● **EXERCISE**:
Each line below from the one containing "9.64 um2 (unchanged) |" through the one containing "(+0.199 ns) |" is to be given again exactly, and no line outside that span.
◆ ◆ ◆ ◆
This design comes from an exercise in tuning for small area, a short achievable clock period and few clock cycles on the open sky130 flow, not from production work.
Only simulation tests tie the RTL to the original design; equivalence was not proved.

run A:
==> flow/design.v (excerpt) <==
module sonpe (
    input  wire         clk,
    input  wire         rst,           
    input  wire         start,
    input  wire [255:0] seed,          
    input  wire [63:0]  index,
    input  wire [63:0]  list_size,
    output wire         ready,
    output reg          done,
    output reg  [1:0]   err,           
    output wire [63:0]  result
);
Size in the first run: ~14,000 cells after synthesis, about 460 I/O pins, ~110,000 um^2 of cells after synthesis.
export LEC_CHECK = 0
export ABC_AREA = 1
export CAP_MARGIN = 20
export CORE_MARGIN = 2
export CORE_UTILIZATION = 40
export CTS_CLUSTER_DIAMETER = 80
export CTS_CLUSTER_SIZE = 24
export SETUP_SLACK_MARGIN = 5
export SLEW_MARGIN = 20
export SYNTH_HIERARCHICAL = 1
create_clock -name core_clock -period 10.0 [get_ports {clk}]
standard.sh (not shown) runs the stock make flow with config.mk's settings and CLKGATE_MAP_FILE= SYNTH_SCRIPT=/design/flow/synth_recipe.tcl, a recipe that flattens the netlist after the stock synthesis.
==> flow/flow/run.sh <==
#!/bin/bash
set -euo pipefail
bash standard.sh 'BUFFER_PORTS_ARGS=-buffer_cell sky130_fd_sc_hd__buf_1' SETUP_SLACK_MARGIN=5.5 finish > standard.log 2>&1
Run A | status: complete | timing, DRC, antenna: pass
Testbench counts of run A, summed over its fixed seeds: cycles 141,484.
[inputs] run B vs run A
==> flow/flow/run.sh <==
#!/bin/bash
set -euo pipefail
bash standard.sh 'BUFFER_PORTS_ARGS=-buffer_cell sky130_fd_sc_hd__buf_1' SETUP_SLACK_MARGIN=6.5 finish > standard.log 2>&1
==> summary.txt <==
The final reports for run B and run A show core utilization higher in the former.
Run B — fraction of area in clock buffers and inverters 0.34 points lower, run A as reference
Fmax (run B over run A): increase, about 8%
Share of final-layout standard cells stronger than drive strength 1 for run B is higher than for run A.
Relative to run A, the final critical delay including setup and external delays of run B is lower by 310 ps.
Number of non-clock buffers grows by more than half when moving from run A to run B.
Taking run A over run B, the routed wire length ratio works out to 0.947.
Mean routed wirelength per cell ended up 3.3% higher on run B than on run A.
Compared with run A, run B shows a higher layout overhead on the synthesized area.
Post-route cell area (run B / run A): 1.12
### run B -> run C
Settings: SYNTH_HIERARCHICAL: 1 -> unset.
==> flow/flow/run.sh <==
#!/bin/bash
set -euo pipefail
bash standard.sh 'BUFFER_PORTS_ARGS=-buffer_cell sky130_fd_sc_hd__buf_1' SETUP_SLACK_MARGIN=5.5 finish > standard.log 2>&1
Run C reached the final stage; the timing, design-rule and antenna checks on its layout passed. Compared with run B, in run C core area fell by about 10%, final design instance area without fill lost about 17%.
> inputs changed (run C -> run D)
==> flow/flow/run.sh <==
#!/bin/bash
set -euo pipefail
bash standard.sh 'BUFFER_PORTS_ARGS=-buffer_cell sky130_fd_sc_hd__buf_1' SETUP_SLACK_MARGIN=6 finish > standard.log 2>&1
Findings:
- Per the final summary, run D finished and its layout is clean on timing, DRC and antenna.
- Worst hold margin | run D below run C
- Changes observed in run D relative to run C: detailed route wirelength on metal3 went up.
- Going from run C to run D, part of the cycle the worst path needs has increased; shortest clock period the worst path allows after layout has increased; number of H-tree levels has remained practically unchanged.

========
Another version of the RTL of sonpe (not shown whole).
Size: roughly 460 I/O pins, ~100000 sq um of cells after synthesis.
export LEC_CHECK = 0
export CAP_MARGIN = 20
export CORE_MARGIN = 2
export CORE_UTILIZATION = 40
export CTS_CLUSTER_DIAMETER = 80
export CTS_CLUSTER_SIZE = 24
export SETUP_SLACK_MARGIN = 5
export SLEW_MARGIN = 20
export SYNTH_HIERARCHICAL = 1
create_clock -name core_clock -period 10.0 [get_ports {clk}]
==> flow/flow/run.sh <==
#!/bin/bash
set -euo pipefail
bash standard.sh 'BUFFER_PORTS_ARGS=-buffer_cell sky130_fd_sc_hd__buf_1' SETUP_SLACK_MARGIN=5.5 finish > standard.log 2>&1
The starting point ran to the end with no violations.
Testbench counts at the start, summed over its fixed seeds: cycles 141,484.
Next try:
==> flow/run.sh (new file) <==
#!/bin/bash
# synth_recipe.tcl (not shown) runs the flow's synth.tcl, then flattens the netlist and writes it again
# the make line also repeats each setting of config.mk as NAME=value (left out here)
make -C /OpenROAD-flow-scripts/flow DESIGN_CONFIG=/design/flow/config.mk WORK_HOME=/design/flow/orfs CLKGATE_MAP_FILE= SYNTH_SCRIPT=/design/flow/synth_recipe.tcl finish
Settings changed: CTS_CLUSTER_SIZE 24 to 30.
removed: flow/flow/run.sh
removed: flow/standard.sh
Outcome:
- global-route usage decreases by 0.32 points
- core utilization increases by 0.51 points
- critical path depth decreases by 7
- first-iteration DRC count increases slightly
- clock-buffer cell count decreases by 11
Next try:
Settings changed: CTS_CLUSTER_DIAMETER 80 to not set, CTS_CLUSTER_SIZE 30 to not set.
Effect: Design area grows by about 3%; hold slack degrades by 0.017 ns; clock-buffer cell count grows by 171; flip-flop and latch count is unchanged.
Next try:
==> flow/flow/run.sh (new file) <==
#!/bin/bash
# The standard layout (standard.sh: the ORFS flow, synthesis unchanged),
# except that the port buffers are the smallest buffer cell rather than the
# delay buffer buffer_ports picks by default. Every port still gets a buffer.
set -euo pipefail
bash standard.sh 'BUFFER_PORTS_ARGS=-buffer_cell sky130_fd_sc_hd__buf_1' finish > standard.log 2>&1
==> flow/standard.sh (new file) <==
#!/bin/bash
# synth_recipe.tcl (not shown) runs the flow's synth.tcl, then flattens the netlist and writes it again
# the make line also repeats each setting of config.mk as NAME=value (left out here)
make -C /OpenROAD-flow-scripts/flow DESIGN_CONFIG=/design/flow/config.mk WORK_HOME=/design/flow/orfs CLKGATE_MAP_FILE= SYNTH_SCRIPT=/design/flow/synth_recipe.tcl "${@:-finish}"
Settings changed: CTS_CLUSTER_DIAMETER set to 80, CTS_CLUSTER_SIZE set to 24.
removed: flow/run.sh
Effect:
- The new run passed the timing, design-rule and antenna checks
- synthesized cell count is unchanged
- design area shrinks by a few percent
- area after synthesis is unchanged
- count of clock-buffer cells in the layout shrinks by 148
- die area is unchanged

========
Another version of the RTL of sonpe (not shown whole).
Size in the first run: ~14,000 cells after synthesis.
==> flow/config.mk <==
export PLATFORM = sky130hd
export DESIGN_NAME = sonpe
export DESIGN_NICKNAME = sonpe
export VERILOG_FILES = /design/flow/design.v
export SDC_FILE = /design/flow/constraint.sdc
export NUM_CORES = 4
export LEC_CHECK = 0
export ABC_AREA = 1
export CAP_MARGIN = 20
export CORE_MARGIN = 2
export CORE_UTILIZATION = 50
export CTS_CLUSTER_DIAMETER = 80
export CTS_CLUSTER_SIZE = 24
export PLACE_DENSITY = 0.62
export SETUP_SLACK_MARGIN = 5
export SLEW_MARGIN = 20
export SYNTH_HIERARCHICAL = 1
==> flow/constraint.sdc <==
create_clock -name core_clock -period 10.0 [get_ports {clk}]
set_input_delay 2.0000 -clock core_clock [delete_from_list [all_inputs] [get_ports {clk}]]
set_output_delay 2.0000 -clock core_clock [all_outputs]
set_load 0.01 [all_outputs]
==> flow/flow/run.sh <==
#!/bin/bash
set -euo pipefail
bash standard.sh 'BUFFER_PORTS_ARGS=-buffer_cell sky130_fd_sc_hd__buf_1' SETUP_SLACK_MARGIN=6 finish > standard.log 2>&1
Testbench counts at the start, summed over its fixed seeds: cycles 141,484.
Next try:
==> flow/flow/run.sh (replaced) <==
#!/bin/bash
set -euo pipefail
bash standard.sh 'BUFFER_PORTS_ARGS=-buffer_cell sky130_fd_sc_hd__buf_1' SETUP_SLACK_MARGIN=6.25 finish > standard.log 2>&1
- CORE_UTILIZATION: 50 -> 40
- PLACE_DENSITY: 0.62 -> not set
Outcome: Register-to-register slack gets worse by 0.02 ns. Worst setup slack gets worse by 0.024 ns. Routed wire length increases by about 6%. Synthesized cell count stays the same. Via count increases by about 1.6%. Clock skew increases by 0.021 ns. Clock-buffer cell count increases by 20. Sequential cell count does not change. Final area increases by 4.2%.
◆ ◆ ◆ ◆
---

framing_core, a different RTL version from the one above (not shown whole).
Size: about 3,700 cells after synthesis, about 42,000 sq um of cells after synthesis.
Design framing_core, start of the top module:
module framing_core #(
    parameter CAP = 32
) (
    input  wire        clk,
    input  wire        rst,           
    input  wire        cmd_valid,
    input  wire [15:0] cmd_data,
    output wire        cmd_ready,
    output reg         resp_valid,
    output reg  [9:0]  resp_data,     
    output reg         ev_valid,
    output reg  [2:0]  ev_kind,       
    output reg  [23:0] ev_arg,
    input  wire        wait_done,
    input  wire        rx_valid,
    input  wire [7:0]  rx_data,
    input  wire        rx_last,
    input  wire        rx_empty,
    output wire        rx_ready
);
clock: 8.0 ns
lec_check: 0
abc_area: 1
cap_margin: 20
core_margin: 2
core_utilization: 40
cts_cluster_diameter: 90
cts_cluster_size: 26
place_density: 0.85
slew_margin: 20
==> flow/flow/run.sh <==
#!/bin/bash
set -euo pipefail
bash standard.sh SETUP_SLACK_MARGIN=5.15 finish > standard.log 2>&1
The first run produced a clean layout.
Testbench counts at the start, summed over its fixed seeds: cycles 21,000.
◆ ◆ ◆ ◆
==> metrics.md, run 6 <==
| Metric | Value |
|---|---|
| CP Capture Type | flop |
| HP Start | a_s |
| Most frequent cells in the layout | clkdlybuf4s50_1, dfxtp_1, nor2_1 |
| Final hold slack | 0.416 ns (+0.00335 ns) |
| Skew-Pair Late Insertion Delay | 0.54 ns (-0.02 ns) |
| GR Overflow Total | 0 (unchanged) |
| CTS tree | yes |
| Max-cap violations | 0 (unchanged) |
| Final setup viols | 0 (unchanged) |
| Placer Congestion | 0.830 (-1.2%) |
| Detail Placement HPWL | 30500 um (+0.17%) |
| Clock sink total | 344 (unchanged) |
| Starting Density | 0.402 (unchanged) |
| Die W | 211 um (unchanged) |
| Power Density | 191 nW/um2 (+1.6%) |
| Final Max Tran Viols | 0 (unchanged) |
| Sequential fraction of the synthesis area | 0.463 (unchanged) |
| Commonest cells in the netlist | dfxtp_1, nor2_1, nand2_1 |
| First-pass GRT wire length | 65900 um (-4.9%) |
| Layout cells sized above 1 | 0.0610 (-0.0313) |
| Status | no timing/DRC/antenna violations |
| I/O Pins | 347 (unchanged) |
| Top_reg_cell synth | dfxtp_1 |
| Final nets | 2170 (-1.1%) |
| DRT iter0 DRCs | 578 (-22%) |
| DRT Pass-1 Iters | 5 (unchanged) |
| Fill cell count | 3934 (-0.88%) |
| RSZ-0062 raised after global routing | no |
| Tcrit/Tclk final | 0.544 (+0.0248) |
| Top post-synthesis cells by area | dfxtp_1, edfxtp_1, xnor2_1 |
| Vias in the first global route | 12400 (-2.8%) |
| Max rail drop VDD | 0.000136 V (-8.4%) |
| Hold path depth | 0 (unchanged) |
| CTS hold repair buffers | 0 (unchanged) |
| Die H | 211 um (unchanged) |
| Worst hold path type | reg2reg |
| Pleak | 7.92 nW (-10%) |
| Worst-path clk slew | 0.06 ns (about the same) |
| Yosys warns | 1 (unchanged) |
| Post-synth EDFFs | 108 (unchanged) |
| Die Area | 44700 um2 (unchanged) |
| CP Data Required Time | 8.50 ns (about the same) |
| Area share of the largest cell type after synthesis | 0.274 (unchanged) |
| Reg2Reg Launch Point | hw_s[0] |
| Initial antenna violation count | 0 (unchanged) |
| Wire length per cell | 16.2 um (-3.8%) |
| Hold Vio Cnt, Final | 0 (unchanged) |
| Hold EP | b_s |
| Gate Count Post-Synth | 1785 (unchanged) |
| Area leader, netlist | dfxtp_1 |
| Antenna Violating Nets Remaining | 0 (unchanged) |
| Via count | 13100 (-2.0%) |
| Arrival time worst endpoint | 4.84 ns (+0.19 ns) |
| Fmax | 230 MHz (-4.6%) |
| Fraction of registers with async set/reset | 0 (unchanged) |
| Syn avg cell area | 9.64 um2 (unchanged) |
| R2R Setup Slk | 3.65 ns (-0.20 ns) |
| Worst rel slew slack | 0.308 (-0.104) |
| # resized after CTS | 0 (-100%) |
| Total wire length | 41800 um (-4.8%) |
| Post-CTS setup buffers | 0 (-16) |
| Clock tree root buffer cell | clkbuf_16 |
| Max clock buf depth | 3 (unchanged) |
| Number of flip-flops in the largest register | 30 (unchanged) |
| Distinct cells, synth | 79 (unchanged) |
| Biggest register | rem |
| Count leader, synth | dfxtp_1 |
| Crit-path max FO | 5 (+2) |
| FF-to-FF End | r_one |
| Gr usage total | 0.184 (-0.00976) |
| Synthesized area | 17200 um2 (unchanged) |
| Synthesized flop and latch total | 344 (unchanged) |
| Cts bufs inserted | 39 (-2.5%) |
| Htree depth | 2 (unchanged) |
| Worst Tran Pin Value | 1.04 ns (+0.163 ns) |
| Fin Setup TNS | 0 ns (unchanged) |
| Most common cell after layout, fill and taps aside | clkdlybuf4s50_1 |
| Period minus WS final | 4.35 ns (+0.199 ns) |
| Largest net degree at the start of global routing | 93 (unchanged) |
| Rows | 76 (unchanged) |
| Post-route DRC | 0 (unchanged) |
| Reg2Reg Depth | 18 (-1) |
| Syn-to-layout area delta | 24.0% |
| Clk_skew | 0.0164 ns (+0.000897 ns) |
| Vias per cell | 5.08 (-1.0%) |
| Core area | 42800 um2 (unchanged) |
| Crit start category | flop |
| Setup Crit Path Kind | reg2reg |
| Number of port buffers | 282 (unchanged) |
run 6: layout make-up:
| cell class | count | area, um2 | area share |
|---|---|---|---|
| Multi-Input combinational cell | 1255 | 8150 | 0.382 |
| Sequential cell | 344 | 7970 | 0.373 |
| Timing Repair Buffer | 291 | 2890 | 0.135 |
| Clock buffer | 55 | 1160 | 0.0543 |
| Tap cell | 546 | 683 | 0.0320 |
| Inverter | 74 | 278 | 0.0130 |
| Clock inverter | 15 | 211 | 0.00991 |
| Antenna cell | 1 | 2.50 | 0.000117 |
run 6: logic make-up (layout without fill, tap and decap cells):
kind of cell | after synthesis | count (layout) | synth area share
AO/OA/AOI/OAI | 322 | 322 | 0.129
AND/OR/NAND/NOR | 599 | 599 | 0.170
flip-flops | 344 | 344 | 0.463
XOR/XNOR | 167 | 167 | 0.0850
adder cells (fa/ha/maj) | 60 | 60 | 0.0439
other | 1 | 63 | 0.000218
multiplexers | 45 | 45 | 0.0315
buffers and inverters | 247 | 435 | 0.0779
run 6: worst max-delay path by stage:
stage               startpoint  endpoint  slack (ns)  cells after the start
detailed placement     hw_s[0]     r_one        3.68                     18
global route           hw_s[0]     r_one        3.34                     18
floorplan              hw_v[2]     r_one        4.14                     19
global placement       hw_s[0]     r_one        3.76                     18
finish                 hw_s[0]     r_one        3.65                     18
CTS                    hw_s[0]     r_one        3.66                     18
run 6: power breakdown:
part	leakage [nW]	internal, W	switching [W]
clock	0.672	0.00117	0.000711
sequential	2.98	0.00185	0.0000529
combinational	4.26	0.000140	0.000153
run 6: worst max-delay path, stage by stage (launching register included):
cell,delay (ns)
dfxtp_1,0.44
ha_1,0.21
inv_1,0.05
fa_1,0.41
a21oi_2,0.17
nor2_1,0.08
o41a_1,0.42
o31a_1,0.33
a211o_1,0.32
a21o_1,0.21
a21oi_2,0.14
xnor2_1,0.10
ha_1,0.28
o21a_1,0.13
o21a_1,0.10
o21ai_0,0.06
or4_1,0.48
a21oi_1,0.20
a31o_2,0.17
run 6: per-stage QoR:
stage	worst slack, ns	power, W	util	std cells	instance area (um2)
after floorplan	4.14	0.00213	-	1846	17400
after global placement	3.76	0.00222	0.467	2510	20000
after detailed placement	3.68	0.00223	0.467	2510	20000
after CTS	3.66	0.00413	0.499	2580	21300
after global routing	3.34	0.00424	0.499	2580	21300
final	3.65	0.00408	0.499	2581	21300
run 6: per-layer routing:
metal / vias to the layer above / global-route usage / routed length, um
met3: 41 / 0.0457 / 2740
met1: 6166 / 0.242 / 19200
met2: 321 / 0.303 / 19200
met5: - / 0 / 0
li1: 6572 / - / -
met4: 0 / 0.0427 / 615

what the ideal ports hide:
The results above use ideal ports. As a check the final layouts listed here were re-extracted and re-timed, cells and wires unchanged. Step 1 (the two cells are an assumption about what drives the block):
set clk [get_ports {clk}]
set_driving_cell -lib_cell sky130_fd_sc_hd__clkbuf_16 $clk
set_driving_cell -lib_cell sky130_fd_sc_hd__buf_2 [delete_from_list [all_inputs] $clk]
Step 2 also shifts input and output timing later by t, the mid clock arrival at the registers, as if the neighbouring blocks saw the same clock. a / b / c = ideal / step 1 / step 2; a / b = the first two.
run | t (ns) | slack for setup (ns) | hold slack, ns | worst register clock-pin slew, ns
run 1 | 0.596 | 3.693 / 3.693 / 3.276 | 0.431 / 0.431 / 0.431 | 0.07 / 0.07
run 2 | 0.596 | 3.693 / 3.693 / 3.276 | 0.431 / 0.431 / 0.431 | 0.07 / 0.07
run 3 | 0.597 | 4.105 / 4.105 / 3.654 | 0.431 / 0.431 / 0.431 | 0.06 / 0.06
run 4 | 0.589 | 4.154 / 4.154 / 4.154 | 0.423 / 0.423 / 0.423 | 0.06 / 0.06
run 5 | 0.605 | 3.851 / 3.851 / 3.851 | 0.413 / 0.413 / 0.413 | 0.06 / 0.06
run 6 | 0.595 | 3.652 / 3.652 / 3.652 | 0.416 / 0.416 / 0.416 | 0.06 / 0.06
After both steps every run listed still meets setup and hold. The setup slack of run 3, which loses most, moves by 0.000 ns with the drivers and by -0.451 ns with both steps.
◆ ◆ ◆ ◆
● **SOLUTION TO THE EXERCISE**:
| Syn avg cell area | 9.64 um2 (unchanged) |
| R2R Setup Slk | 3.65 ns (-0.20 ns) |
| Worst rel slew slack | 0.308 (-0.104) |
| # resized after CTS | 0 (-100%) |
| Total wire length | 41800 um (-4.8%) |
| Post-CTS setup buffers | 0 (-16) |
| Clock tree root buffer cell | clkbuf_16 |
| Max clock buf depth | 3 (unchanged) |
| Number of flip-flops in the largest register | 30 (unchanged) |
| Distinct cells, synth | 79 (unchanged) |
| Biggest register | rem |
| Count leader, synth | dfxtp_1 |
| Crit-path max FO | 5 (+2) |
| FF-to-FF End | r_one |
| Gr usage total | 0.184 (-0.00976) |
| Synthesized area | 17200 um2 (unchanged) |
| Synthesized flop and latch total | 344 (unchanged) |
| Cts bufs inserted | 39 (-2.5%) |
| Htree depth | 2 (unchanged) |
| Worst Tran Pin Value | 1.04 ns (+0.163 ns) |
| Fin Setup TNS | 0 ns (unchanged) |
| Most common cell after layout, fill and taps aside | clkdlybuf4s50_1 |
| Period minus WS final | 4.35 ns (+0.199 ns) |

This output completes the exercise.